Solyndra, the stimulus-backed green energy firm filing for bankruptcy, had a fairly cozy relationship with the Obama administration. The company's Fremont, California plant was the setting for a May 2010 speech by President Obama, where he touted the stimulus and its development of green manufacturing. Here's part of what the president had to say then (emphasis added):
[W]e’ve placed a big emphasis on clean energy. It’s the right thing to do for our environment, it’s the right thing to do for our national security, but it’s also the right thing to do for our economy.
And we can see the positive impacts right here at Solyndra. Less than a year ago, we were standing on what was an empty lot.
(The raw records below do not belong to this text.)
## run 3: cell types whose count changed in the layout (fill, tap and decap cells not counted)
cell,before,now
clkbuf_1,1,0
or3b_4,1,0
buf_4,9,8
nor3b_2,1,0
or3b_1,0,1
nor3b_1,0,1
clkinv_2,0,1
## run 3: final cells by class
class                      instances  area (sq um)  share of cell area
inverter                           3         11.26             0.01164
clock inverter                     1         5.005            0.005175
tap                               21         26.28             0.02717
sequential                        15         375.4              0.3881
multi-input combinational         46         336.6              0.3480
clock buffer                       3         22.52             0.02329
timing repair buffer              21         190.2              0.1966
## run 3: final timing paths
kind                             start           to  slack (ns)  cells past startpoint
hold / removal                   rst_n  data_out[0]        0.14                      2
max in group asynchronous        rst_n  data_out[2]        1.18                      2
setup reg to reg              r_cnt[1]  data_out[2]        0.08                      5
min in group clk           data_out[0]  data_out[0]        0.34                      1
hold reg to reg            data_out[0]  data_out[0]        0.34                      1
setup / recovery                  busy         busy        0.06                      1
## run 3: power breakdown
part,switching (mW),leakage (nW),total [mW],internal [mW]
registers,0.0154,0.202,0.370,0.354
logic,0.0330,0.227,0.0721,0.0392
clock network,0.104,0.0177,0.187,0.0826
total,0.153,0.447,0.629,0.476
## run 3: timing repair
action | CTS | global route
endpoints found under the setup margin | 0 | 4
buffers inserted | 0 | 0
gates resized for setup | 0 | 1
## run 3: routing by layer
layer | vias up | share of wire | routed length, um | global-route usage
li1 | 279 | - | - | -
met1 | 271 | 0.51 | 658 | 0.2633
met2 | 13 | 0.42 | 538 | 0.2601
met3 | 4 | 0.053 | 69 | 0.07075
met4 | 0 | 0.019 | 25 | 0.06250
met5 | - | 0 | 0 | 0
### config.mk
export PLATFORM = sky130hd
export DESIGN_NAME = piso_serial_tx
export DESIGN_NICKNAME = d
export VERILOG_FILES = /design/src/rtl/piso_serial_tx.sv
export SDC_FILE = /design/constraint.sdc
export NUM_CORES = 1
export LEC_CHECK = 0
export ABC_CLOCK_PERIOD_IN_PS = 2100
export CELL_PAD_IN_SITES_DETAIL_PLACEMENT = 0
export CELL_PAD_IN_SITES_GLOBAL_PLACEMENT = 1
export CORE_MARGIN = 4
export CORE_UTILIZATION = 42
export DETAILED_ROUTE_END_ITERATION = 12
export DONT_BUFFER_PORTS = 1
export PLACE_DENSITY_LB_ADDON = 0.1
export SLEW_MARGIN = 20
export SYNTH_ARGS = -nofsm -noshare
export SYNTH_HDL_FRONTEND = slang
export SYNTH_SLANG_ARGS = --single-unit
### constraint.sdc
create_clock -name clk -period 2.1 [get_ports clk]
set_clock_uncertainty 0.1 [all_clocks]
set_input_delay 0.42 -clock clk [delete_from_list [all_inputs] [get_ports clk]]
set_output_delay 0.42 -clock clk [all_outputs]
set_load 0.01 [all_outputs]
### src/rtl/tlc_pkg.sv
// Definitions shared by the traffic-light controller and its demand monitor.
// Both sides take their light encoding and default timing from here so they agree.
package tlc_pkg;

    localparam logic [1:0] GREEN  = 2'd0;
    localparam logic [1:0] YELLOW = 2'd1;
    localparam logic [1:0] RED    = 2'd2;

    typedef logic [1:0] light_t;

    localparam int DEF_DEB_LEN  = 4;
    localparam int DEF_WINDOW   = 60;
    localparam int DEF_PEAK_ON  = 20;
    localparam int DEF_PEAK_OFF = 12;
    localparam int DEF_CNT_W    = 8;

    typedef enum logic {
        OFFPEAK = 1'b0,
        PEAK    = 1'b1
    } peak_state_t;

endpackage

### src/rtl/tlc_debounce.sv
// Vehicle-loop conditioning: two-flop synchroniser, tick-sampled debouncer and
// a one-clk pulse on each debounced rising edge.
module tlc_debounce #(
    parameter int DEB_LEN = 4
) (
    input  logic clk,
    input  logic reset,
    input  logic tick,
    input  logic raw,
    output logic level,
    output logic rise
);

    localparam logic [3:0] CNT_LAST = 4'(DEB_LEN - 1);

    logic       sync_a;
    logic       sync_b;
    logic [3:0] mis_cnt;
    logic       flip;

    // flip marks the tick on which the DEB_LEN-th consecutive mismatch is seen
    assign flip = tick && (sync_b != level) && (mis_cnt == CNT_LAST);
    assign rise = flip && sync_b && !reset;

    always_ff @(posedge clk) begin
        if (reset) begin
            sync_a  <= 1'b0;
            sync_b  <= 1'b0;
            level   <= 1'b0;
            mis_cnt <= '0;
        end else begin
            sync_a <= raw;
            sync_b <= sync_a;
            if (tick) begin
                if ((sync_b == level) || flip) begin
                    mis_cnt <= '0;
                end else begin
                    mis_cnt <= mis_cnt + 4'd1;
                end
                if (flip) begin
                    level <= sync_b;
                end
            end
        end
    end

endmodule

### src/rtl/tlc_demand_monitor.sv
// Demand monitor: debounced sensors, arrival pulses, per-window arrival count
// and the hysteretic peak-traffic flag fed to the controller.
//
// peak_state | meaning
// OFFPEAK    | normal traffic, peak=0
// PEAK       | heavy traffic, peak=1
module tlc_demand_monitor
    import tlc_pkg::*;
#(
    parameter int DEB_LEN  = DEF_DEB_LEN,
    parameter int WINDOW   = DEF_WINDOW,
    parameter int PEAK_ON  = DEF_PEAK_ON,
    parameter int PEAK_OFF = DEF_PEAK_OFF,
    parameter int CNT_W    = DEF_CNT_W
) (
    input  logic             clk,
    input  logic             reset,
    input  logic             tick,
    input  logic             sensor1_raw,
    input  logic             sensor2_raw,
    output logic             sensor1,
    output logic             sensor2,
    output logic             arrival1,
    output logic             arrival2,
    output logic             peak,
    output logic [CNT_W-1:0] window_count,
    output logic             window_done
);

    localparam int               SUM_W    = CNT_W + 2;
    localparam logic [CNT_W-1:0] CNT_MAX  = '1;
    localparam logic [7:0]       WIN_LAST = 8'(WINDOW - 1);

    logic [7:0]       win_left;
    logic [CNT_W-1:0] run_cnt;
    logic [SUM_W-1:0] run_sum;
    logic [CNT_W-1:0] run_sat;
    logic             boundary;
    peak_state_t      state_q;
    peak_state_t      state_d;

    tlc_debounce #(.DEB_LEN(DEB_LEN)) u_deb1 (
        .clk   (clk),
        .reset (reset),
        .tick  (tick),
        .raw   (sensor1_raw),
        .level (sensor1),
        .rise  (arrival1)
    );

    tlc_debounce #(.DEB_LEN(DEB_LEN)) u_deb2 (
        .clk   (clk),
        .reset (reset),
        .tick  (tick),
        .raw   (sensor2_raw),
        .level (sensor2),
        .rise  (arrival2)
    );

    // Window timer counts down; the terminal tick at zero is the boundary.
    assign boundary = tick && (win_left == 8'd0);

    // Running total including this cycle's arrivals, so boundary-cycle arrivals count.
    assign run_sum = {2'b00, run_cnt} + SUM_W'(arrival1) + SUM_W'(arrival2);
    assign run_sat = (run_sum > {2'b00, CNT_MAX}) ? CNT_MAX : run_sum[CNT_W-1:0];

    always_ff @(posedge clk) begin
        if (reset) begin
            win_left     <= WIN_LAST;
            run_cnt      <= '0;
            window_count <= '0;
            window_done  <= 1'b0;
            state_q      <= OFFPEAK;
        end else begin
            window_done <= boundary;
            state_q     <= state_d;
            if (tick) begin
                win_left <= (win_left == 8'd0) ? WIN_LAST : win_left - 8'd1;
            end
            if (boundary) begin
                window_count <= run_sat;
                run_cnt      <= '0;
            end else begin
                run_cnt <= run_sat;
            end
        end
    end

    always_comb begin
        state_d = state_q;
        if (boundary) begin
            case (state_q)
                OFFPEAK: if (int'(run_sat) >= PEAK_ON)  state_d = PEAK;
                PEAK:    if (int'(run_sat) <= PEAK_OFF) state_d = OFFPEAK;
                default: state_d = OFFPEAK;
            endcase
        end
    end

    assign peak = (state_q == PEAK);

endmodule

### config.mk
export PLATFORM = sky130hd
export DESIGN_NAME = tlc_demand_monitor
export DESIGN_NICKNAME = d
export VERILOG_FILES = /design/src/rtl/tlc_pkg.sv /design/src/rtl/tlc_debounce.sv /design/src/rtl/tlc_demand_monitor.sv
export SDC_FILE = /design/constraint.sdc
export NUM_CORES = 1
export LEC_CHECK = 0
export ABC_AREA = 1
export CORE_UTILIZATION = 35
export DETAILED_ROUTE_END_ITERATION = 10
export DONT_BUFFER_PORTS = 1
export SYNTH_ARGS = -nofsm -noshare
export SYNTH_HDL_FRONTEND = slang
export SYNTH_HIERARCHICAL = 1
export SYNTH_SLANG_ARGS = --single-unit
### constraint.sdc
create_clock -name clk -period 4.07 [get_ports clk]
set_input_delay 0.814 -clock clk [delete_from_list [all_inputs] [get_ports clk]]
set_output_delay 0.814 -clock clk [all_outputs]
set_load 0.1 [all_outputs]
# == After elaboration in Yosys (flattened, before gate mapping) ==
# Index checks and enable logic that the tools add are counted.
# word_totals
regBits,40
wordCells,51
inputBits,5
out_inout_bits,14
# classes
muxes,7
n_eq_ne,6
order_cmp,3
addsub,5
n_bitwise,1
reduce_logical,16
# op_table
operator,count
8-bit two-way mux,2
9-bit by 1-bit adder with 10-bit output,1
10-bit by 8-bit > comparator with 1-bit output (second input constant),1
8-bit by 1-bit adder with 9-bit output,1
1-bit logical AND,9
4-bit by 1-bit adder with 4-bit output (second input constant),2
4-bit by 2-bit equality test with 1-bit output (second input constant),2
8-bit by 5-bit greater-or-equal comparator with 1-bit output (second input constant),1
8-bit by 4-bit <= comparator with 1-bit output (second input constant),1
8-bit zero test,1
4-bit two-way mux,2
8-bit by 1-bit subtractor with 8-bit output (second input constant),1
2-bit AND reduction,2
1-bit equality test,2
1-bit logical OR,2
1-bit two-way mux,2
1-bit inequality test,2
1-bit one-hot mux with 2 select lines,1
2-bit OR reduction,1
1-bit zero test,1
1-bit NOT,1

# == Longest topological paths before layout ==
# Gate-level depths: netlist (run 1).
# logic_depth
word_depth,12
depth_mapped,16
mapped_depth_nobuf,16

# == By module ==
# Netlist (run 1), hierarchy kept.
# modules_own_cells
module,seq_area_each_um2,cells_each,area_per_inst_um2,instances
tlc_demand_monitor,520.5,162,1248.7,1
tlc_debounce,140.1,40,301.5,2

# == Worst setup path before layout (run 1) ==
# OpenSTA, ideal clock, no wires.
# synth_timing
path_type,input to register
from,input port tick
to,"register state_q, in the netlist peak"
slack_ns,-0.581
arrival_ns,4.539
required_ns,3.958
path_buffers,0
cell_stages,15
setup_time_ns,0.112
cell_sequence,nand2_2 inv_2 nand2_1 nor3_1 fa_1 ha_1 nand2_4 nor2_4 inv_2 nand2_2 nand2_2 nor2_2 o21ai_1 nand2_1 nand2_1
# synth_via
elab_chain_cells,11
word_cells_on_any_way,18
classes_between,add/sub: 2; order compare: 3; mux: 4; reduce/logical: 9
# synth_lines
item,line,text
start: declaration,tlc_demand_monitor.sv:18,"input logic tick,"
1-bit logical AND (*) (2 in series),tlc_debounce.sv:22,assign flip = tick && (sync_b != level) && (mis_cnt == CNT_LAST);
1-bit logical AND (*) (2 in series),tlc_debounce.sv:23,assign rise = flip && sync_b && !reset;
via arrival1,tlc_demand_monitor.sv:23,"output logic arrival1,"
8-bit by 1-bit adder with 9-bit output (*),tlc_demand_monitor.sv:64,"assign run_sum = {2'b00, run_cnt} + SUM_W'(arrival1) + SUM_W'(arrival2);"
9-bit by 1-bit adder with 10-bit output (*),tlc_demand_monitor.sv:64,
10-bit by 8-bit > comparator with 1-bit output,tlc_demand_monitor.sv:65,"assign run_sat = (run_sum > {2'b00, CNT_MAX}) ? CNT_MAX : run_sum[CNT_W-1:0];"
8-bit two-way mux (*),tlc_demand_monitor.sv:65,
8-bit by 4-bit <= comparator with 1-bit output / 8-bit by 5-bit greater-or-equal comparator with 1-bit output (equally long branches),"tlc_demand_monitor.sv:94, tlc_demand_monitor.sv:93",
1-bit two-way mux (on tied branches),"tlc_demand_monitor.sv:94, tlc_demand_monitor.sv:93",
1-bit one-hot mux with 2 select lines (*),tlc_demand_monitor.sv:92,case (state_q)
end signal: assignment,tlc_demand_monitor.sv:76,state_q <= state_d;
end: declaration,tlc_demand_monitor.sv:39,peak_state_t state_q;
# Mark *: on every way through the listed nets, which the timed path passes. The rest lies on a longest branch.
# A chain may end at the register's enable or synchronous reset.

# == Worst setup path after layout (run 1) ==
# layout_timing
from,register u_deb2.level
to,"register state_q, in the netlist peak"
# layout_via
elab_chain_cells,11
word_cells_on_any_way,13
classes_between,add/sub: 1; order compare: 3; eq/ne: 1; mux: 4; reduce/logical: 4
# layout_lines
item,line,text
start: declaration,tlc_debounce.sv:10,"output logic level,"
start signal: assignment,tlc_debounce.sv:41,level <= sync_b;
1-bit inequality test (*),tlc_debounce.sv:22,
1-bit logical AND (*) (2 in series),tlc_debounce.sv:22,
1-bit logical AND (*) (2 in series),tlc_debounce.sv:23,
via arrival2,tlc_demand_monitor.sv:24,"output logic arrival2,"
9-bit by 1-bit adder with 10-bit output (*),tlc_demand_monitor.sv:64,
10-bit by 8-bit > comparator with 1-bit output,tlc_demand_monitor.sv:65,
8-bit two-way mux (*),tlc_demand_monitor.sv:65,
8-bit by 4-bit <= comparator with 1-bit output / 8-bit by 5-bit greater-or-equal comparator with 1-bit output (equally long branches),"tlc_demand_monitor.sv:94, tlc_demand_monitor.sv:93",
1-bit two-way mux (on tied branches),"tlc_demand_monitor.sv:94, tlc_demand_monitor.sv:93",
1-bit one-hot mux with 2 select lines (*),tlc_demand_monitor.sv:92,
# Marks and branches as above.

==> results.cfg, run 1 <==
[floorplanning]
die_w_um = 74.74
num_rows = 26
start_util = 0.3626
dieArea_um2 = 5585
core-area_um2 = 5107
die_h_um = 74.74
ioPinCount = 19

[setup_path]
cp-end-kind = flop
path_max_fanout = 7
r2r-start = u_deb2/level$_SDFFE_PP0P_
crit_start = u_deb2/level$_SDFFE_PP0P_
slowest_delay_ns = 0.47
cp.arrival_ns = 2.80
required_ns = 4.27
cpMostUsedCell = nand2_1
crit_slowest_cell = fa_1
cp_cell_sequence = buf_4, inv_1, nand2_1, nor3_4, buf_4, fa_1, ha_1, nand2_4, nor2_4, nand2_2, nand3_1, nor2_1, nand3_1, nand2_1, nand2_1
start_kind = flop
worst-setup-path-type = reg2reg

[final_layout]
utilization = 0.4116
drive_gt1_frac = 0.1667
layout_common_cells = nand2_1, dfxtp_1, nor2_1, inv_1, nand3_1
area_growth_pct = 13.51
layout_commonest_cell = nand2_1
insertedDiodeCount = 0
stdcell_count = 322
finalNetCount = 262
n_fill_cell = 535

[timing]
setup_ws_ns = 1.466
finalMaxSlewViolations = 0
max_freq_mhz = 384.0
hold_viol = 0
relSlewSlack = 0.3382
grt_setup_unrepaired = false
finalCritPeriodShare = 0.6399
setup_viol = 0
clock-skew-final_ns = 0.008619
finalSetupTns_ns = 0
post-route-min-period_ns = 2.604
max_slew.worst_pin.slew_ns = 0.9913

[cts]
clock_sinks = 40
clk_path_buf_depth = 2
cts_tree = yes
hold_buffers = 0
cts_setup_buffers = 0
clk_pin_slew_worst_paths_ns = 0.08
clk_latency_ns = 0.29
htree_num_levels = 2
cts_buffers = 5
cts_root_buf = clkbuf_8
cts_resized = 0

[placement]
placed_cells = 314
hpwl_um = 2546
numPortBuffers = 0
pre_cts_slack_ns = 1.211
gp_congestion = 0.7958

[power_and_ir_drop]
peakVddDrop_uv = 139.6
p_total_mw = 0.7775
p_leak_nw = 0.9007
power_density_nw_per_um2 = 369.9

[global_route]
grt_usage = 0.1379
grt_pass1_vias = 1313
grt_max_degree = 16
grt_pass1_wl_um = 5685
antenna_found_initial = 0
overflow = 0

[outcome]
status = completed

[routing]
drtAntennaViolNets = 0
routedWlPerCell_um = 10.43
finalWirelength_um = 3358
drc = 0
drt_iter0_markers = 43
viasPerCell = 4.516
detail_route.first_pass.iterations = 4
vias = 1454

[worst_hold_path]
hp-start = u_deb2/sync_a$_SDFF_PP0_
worstHoldPathType = reg2reg

[synthesis]
synth.distinct_cells = 29
syn_area_per_cell_um2 = 7.652
syn-num-nets = 253
synth_cells = 242
ys_ff_latch = 40
ys_seq_area_frac = 0.4324
synth.cell_area_um2 = 1852
synth_warnings = 6

[flow_run]
max_cap_violations = 0
-- layout make-up --
cell class,count,area [um2],area share
inverter,35,131.4,0.06250
multi-input combinational,165,925.9,0.4405
tap,70,87.58,0.04167
timing repair buffer,4,30.03,0.01429
clock inverter,1,30.03,0.01429
sequential,40,800.8,0.3810
clock buffer,7,96.34,0.04583
-- power breakdown --
group / internal, mW / switching, mW / leakage, nW
Combinational: 0.00928 / 0.0148 / 0.512
Clock: 0.216 / 0.136 / 0.0645
Sequential: 0.397 / 0.00458 / 0.324
Total: 0.623 / 0.155 / 0.901
-- sequential cells by signal, indices dropped and copies added, names as in the netlist, 4 cells and up --
| name | flops |
|---|---|
| run_cnt | 8 |
| u_deb1/mis_cnt | 4 |
| u_deb2/mis_cnt | 4 |
| win_left | 8 |
| window_count | 8 |
-- per-stage QoR --
step | instance area [um2] | hold slack [ns]
after global placement | 1976 | 0.3902
after floorplan | 1862 | 0.3883
after global routing | 2102 | 0.4322
after CTS | 2102 | 0.4021
after detailed placement | 1976 | 0.3988
final | 2102 | 0.3979
-- kinds of logic (layout without fill, tap and decap cells) --
group,count (synthesis),in the layout,share of synthesized area
buf+inv,37,47,0.07972
compound gates,26,26,0.07838
simple gates,125,125,0.3257
mux,2,2,0.01081
flops,40,40,0.4324
xor+xnor,6,6,0.02838
fa+ha+maj,6,6,0.04460
-- cells in the mapped netlist --
cell type  number  area share
nand2_1        53        0.11
dfxtp_1        40        0.43
nor2_1         35       0.071
inv_1          29       0.059
nand3_1        13       0.035
nand2_2         9       0.030
a21oi_1         8       0.022
o21ai_0         7       0.019
inv_2           6       0.012
ha_1            5       0.034
o21ai_1         5       0.014
o21bai_1        4       0.016
xnor2_1         4       0.019
nor2_4          3       0.018
nor3_1          3      0.0081
mux2i_1         2       0.011
nand3_2         2       0.011
nor2_2          2      0.0068
xor2_1          2      0.0095
a31oi_1         1      0.0034
buf_2           1      0.0027
buf_6           1      0.0061
fa_1            1       0.011
nand2_4         1      0.0061
nand3b_2        1      0.0061
nand4_4         1       0.011
nor3_2          1      0.0054
nor3_4          1      0.0088
o21ai_2         1      0.0047
-- path summary, 6_finish.rpt --
kind	endpoint	slack (ns)	depth (start not counted)
setup reg to reg	peak$_SDFFE_PP0P_	1.47	15
hold reg to reg	u_deb2/sync_b$_SDFF_PP0_	0.40	2
setup / recovery	peak$_SDFFE_PP0P_	1.47	15
hold / removal	u_deb2/sync_b$_SDFF_PP0_	0.40	2
-- per-layer routing --
layer	track usage	part of all wire	vias to the layer above
li1	-	-	776
met1	0.1449	0.44	657
met2	0.2422	0.49	16
met3	0.05087	0.043	5
met4	0.06918	0.022	0
met5	0	0	-
-- critical path: cells and delay by family, from the launching register on --
kind	cells	cell delay, ns
fa+ha+maj	2	0.72
buf+inv	3	0.61
flops	1	0.31
simple gates	10	0.87
No activity file was read; power rests on OpenSTA's default activity.
==> inputs of run 2 (changes only) <==
==> constraint.sdc (replaced) <==
create_clock -name clk -period 2.2 [get_ports clk]
set_input_delay 0.44 -clock clk [delete_from_list [all_inputs] [get_ports clk]]
set_output_delay 0.44 -clock clk [all_outputs]
set_load 0.1 [all_outputs]
==> results.cfg, run 2 (same netlist as run 1, synthesis figures left out) <==
[floorplanning]
ioPinCount = 19
core-area_um2 = 5107
die_w_um = 74.74
start_util = 0.3626
num_rows = 26
die_h_um = 74.74
dieArea_um2 = 5585

[power_and_ir_drop]
peakVddDrop_uv = 347.3
p_comb_frac = 0.037
sw_frac_of_total = 0.2292
power_frac_clock = 0.394
seq_power_share = 0.568
p_leak_nw = 0.9885
switching_power_mw = 0.2988
p_total_mw = 1.304
power_density_nw_per_um2 = 571.4
p_int_mw = 1.005

[worst_hold_path]
holdPathStages = 1
worstHoldPathType = in2reg

[global_route]
grt_pass1_vias = 1360
grt_usage = 0.1446
met2_usage = 0.2232
grt_max_degree = 16
met3_usage = 0.04685
antenna_found_initial = 0
grt_pass1_wl_um = 6016
overflow = 0
busiest_layer = met2
use_met1 = 0.1828

[setup_path]
critical_path.top_delay_family = simple AND/OR/NAND/NOR gates
cp.arrival_ns = 2.26
slowest_delay_ns = 0.41
start_kind = flop
cp-end-kind = flop
reg2reg_depth = 15
worst-path-stages = 15
required_ns = 2.40
cpMostUsedCell = nand2_4
worst-setup-path-type = reg2reg
path_max_fanout = 7
cp_cell_sequence = ha_4, nand2_4, inv_4, nand2_4, nor3_4, fa_2, ha_4, nand2_4, nor2_4, nand2_4, nand3_2, nor2_2, nand3_1, nand2_1, nand2_1
crit_buf_inv = 1
crit_slowest_cell = fa_2

[final_layout]
layout_commonest_cell = nand2_1
insertedDiodeCount = 0
largestRegisters = run_cnt: 8 flops, win_left: 8 flops, window_count: 8 flops
finalNetCount = 276
n_fill_cell = 526
utilization = 0.4468
layout_common_cells = nand2_1, dfxtp_1, nor2_1, inv_1, buf_4
area_growth_pct = 23.24
drive_gt1_frac = 0.3083

[placement]
numPortBuffers = 0
hpwl_um = 2733
pre_cts_slack_ns = 0.1208
gp_congestion = 0.8541

[cts]
hold_buffers = 0
cts_buffers = 5
clk_latency_ns = 0.30
cts_root_buf = clkbuf_8
clk_path_buf_depth = 2
htree_num_levels = 2
clk_pin_slew_worst_paths_ns = 0.08
cts_tree = yes
clock_sinks = 40

[routing]
finalWirelength_um = 3589
drc = 0
detail_route.first_pass.iterations = 4
drt_iter0_markers = 83
viasPerCell = 4.557
vias = 1531
drtAntennaViolNets = 0
routedWlPerCell_um = 10.68

[timing]
hold_viol = 0
setup_ws_ns = 0.1326
whs_ns = 0.1943
max_slew.worst_pin.slew_ns = 0.3015
relSlewSlack = 0.7990
post-route-min-period_ns = 2.067
finalCritPeriodShare = 0.9397
finalSetupTns_ns = 0
grt_setup_unrepaired = true
finalMaxSlewViolations = 0
max_freq_mhz = 483.7
setup_viol = 0
clock-skew-final_ns = 0.01019

[outcome]
status = completed

[flow_run]
max_cap_violations = 0
==> run 2: cell count changes in the layout (fill, tap and decap cells not counted), sizes merged <==
cell,delta
bufinv,-1
inv,+1
clkbuf,-1
clkinvlp,+1
buf,+14
==> run 2: power by group through the flow <==
stage	Combinational [mW]	Sequential, mW	Clock (mW)
after CTS	0.0473	0.743	0.538
after floorplan	0.0416	0.758	0
after global routing	0.0568	0.743	0.566
after detailed placement	0.0469	0.760	0
final	0.0486	0.741	0.514
after global placement	0.0461	0.760	0
==> run 2: metrics by stage <==
| step | std cells | instance area (um2) |
|---|---|---|
| 2_1_floorplan | 242 | 1954 |
| 4_1_cts | 332 | 2227 |
| 3_3_place_gp | 324 | 2131 |
| 5_1_grt | 336 | 2282 |
| 6_report | 336 | 2282 |
| 3_5_place_dp | 324 | 2131 |
==> run 2: worst paths after layout <==
path | start | to | slack [ns]
setup reg to reg | u_deb2/mis_cnt[0]$_SDFFE_PP0P_ | peak$_SDFFE_PP0P_ | 0.13
setup / recovery | u_deb2/mis_cnt[0]$_SDFFE_PP0P_ | peak$_SDFFE_PP0P_ | 0.13
hold reg to reg | u_deb1/sync_a$_SDFF_PP0_ | u_deb1/sync_b$_SDFF_PP0_ | 0.39
hold / removal | reset | u_deb1/level$_SDFFE_PP0P_ | 0.19
==> run 2: what timing repair did <==
action	CTS	global route
setup endpoints to repair	0	1
gates resized for setup	0	8
buffers inserted	0	4
==> run 2: final cells by class <==
cell class | count | area (um2) | share of cell area
flip-flops and latches | 40 | 818.3 | 0.3586
clock buffers | 6 | 82.58 | 0.03618
multi-input cells | 165 | 1011 | 0.4430
clock inverters | 2 | 13.76 | 0.006031
repair buffers | 18 | 135.1 | 0.05921
well taps | 70 | 87.58 | 0.03838
inverters | 35 | 133.9 | 0.05866
==> run 2: routing by layer <==
layer / wire length, um / vias up / part of all wire
li1: - / 803 / -
met1: 1642 / 688 / 0.46
met2: 1621 / 33 / 0.45
met3: 249 / 7 / 0.069
met4: 76 / 0 / 0.021
met5: 0 / - / 0
==> inputs of run 3 (changes only) <==
--- a/config.mk
+++ b/config.mk
@@ -6,6 +6,7 @@
 export NUM_CORES = 1
 export LEC_CHECK = 0
 export ABC_AREA = 1
+export CAP_MARGIN = 20
 export CORE_UTILIZATION = 35
 export DETAILED_ROUTE_END_ITERATION = 10
 export DONT_BUFFER_PORTS = 1
==> results of run 3 <==
Final layout, timing and power as in run 2 (identical DEF).
==> RTL change: new RTL, config.mk and constraints of run 3 <==
The package constant `DEF_CNT_W` goes from 8 to 6.
--- a/src/rtl/tlc_pkg.sv
+++ b/src/rtl/tlc_pkg.sv
@@ -14,3 +14,3 @@
     localparam int DEF_PEAK_OFF = 12;
-    localparam int DEF_CNT_W    = 8;
+    localparam int DEF_CNT_W    = 6;
 
Interface: changed (resized window_count); port bits go from 19 to 17. The function was not compared with the original's and may differ.
==> RTL change against run 3 <==
Design area shrank 8.0%. The run now ends with setup timing left. Clock skew down 0.0037 ns. Total power shrank 10%. Critical path depth rose by 1. Sequential power fell by 10%. Synthesized area down 9.9%. Sequential cell count shrank 4. Worst setup slack got worse by 0.18 ns. Fmax fell by 7.9%. Largest power group unchanged. Synthesized cell count is 5.4% lower. Sequential share of layout area decreased by 0.58 points. Routed wire length down 6.1%. Die area fell by 9.6%.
But through the Recovery Act, this company received a loan to expand its operations. This new factory is the result of those loans.
Since the project broke ground last fall, more than 3,000 construction workers have been employed building this plant. Across the country, workers -- (applause) -- across the country, workers in 22 states are manufacturing the supplies for this project. Workers in a dozen states are building the advanced manufacturing equipment that will power this new facility. When it’s completed in a few months, Solyndra expects to hire a thousand workers to manufacture solar panels and sell them across America and around the world. (Applause.)
And this in turn will generate business for companies throughout our country who will create jobs supplying this factory with parts and materials. So there’s a ripple effect. It’s not just localized to this area.
The White House made Solyndra an example on its blog, too. The administration created a sleek video featuring Solyndra employees praising the stimulus for allowing the company, which had previously shut down due to the recession, to reinvest in its new factory:
At the Daily Caller, C. J. Ciaramella reports that Solyndra's investors and executives gave large donations to the Obama campaign in 2008, totalling over $87,000.